---------- Data ----------

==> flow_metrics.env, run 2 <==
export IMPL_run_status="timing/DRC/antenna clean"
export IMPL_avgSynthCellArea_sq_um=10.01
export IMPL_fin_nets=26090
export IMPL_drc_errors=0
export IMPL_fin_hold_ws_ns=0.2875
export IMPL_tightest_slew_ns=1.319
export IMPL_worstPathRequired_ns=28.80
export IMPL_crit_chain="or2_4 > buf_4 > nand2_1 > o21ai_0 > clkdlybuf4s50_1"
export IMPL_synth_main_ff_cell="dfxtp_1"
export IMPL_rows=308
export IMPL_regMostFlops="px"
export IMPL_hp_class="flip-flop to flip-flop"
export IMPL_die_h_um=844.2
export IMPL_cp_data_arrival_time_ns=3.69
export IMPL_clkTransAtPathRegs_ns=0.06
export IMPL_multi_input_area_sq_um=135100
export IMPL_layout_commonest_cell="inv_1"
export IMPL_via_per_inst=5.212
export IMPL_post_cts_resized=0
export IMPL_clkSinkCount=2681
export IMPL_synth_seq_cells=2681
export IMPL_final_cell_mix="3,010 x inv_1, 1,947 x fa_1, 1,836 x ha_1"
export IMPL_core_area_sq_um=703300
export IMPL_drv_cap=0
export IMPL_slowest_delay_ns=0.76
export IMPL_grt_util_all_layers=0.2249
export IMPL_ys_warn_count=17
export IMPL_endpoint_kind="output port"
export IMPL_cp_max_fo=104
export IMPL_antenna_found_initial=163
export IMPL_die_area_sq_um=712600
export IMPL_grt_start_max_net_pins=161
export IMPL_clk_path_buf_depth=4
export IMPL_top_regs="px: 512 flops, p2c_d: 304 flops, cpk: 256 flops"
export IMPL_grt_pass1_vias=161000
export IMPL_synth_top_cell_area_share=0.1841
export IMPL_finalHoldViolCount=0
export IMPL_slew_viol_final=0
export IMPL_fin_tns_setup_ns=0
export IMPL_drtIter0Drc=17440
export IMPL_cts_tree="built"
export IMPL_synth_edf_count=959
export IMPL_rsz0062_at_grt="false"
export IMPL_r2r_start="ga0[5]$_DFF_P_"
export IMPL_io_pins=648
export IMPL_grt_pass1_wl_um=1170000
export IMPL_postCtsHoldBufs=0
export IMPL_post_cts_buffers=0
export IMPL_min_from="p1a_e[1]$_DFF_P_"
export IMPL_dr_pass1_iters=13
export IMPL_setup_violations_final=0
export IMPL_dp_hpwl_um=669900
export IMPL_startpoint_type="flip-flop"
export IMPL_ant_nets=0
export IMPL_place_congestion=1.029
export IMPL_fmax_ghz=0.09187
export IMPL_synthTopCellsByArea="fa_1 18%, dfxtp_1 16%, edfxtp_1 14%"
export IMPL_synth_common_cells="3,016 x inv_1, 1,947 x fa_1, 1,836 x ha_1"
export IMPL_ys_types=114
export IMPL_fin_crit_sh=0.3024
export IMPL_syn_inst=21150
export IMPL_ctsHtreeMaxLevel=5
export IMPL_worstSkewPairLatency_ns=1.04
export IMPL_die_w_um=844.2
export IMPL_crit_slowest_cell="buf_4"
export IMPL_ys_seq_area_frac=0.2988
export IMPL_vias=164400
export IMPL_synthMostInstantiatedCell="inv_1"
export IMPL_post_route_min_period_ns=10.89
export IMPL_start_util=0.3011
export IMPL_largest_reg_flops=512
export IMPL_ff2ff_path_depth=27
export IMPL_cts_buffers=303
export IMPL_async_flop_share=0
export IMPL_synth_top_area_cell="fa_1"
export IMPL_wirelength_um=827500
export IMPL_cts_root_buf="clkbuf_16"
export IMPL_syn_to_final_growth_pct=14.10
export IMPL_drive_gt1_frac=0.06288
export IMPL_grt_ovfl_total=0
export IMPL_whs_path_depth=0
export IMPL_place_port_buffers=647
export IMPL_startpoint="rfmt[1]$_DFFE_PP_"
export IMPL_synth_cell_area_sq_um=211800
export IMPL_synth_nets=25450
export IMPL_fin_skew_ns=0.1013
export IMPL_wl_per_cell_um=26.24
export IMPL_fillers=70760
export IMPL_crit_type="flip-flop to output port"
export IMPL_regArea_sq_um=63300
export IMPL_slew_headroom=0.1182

----------

Your task
Each line from the one containing "export IMPL_wirelength_um=827500" through the final line of the records must be repeated exactly, with no line added or dropped.

Answer to this task
export IMPL_wirelength_um=827500
export IMPL_cts_root_buf="clkbuf_16"
export IMPL_syn_to_final_growth_pct=14.10
export IMPL_drive_gt1_frac=0.06288
export IMPL_grt_ovfl_total=0
export IMPL_whs_path_depth=0
export IMPL_place_port_buffers=647
export IMPL_startpoint="rfmt[1]$_DFFE_PP_"
export IMPL_synth_cell_area_sq_um=211800
export IMPL_synth_nets=25450
export IMPL_fin_skew_ns=0.1013
export IMPL_wl_per_cell_um=26.24
export IMPL_fillers=70760
export IMPL_crit_type="flip-flop to output port"
export IMPL_regArea_sq_um=63300
export IMPL_slew_headroom=0.1182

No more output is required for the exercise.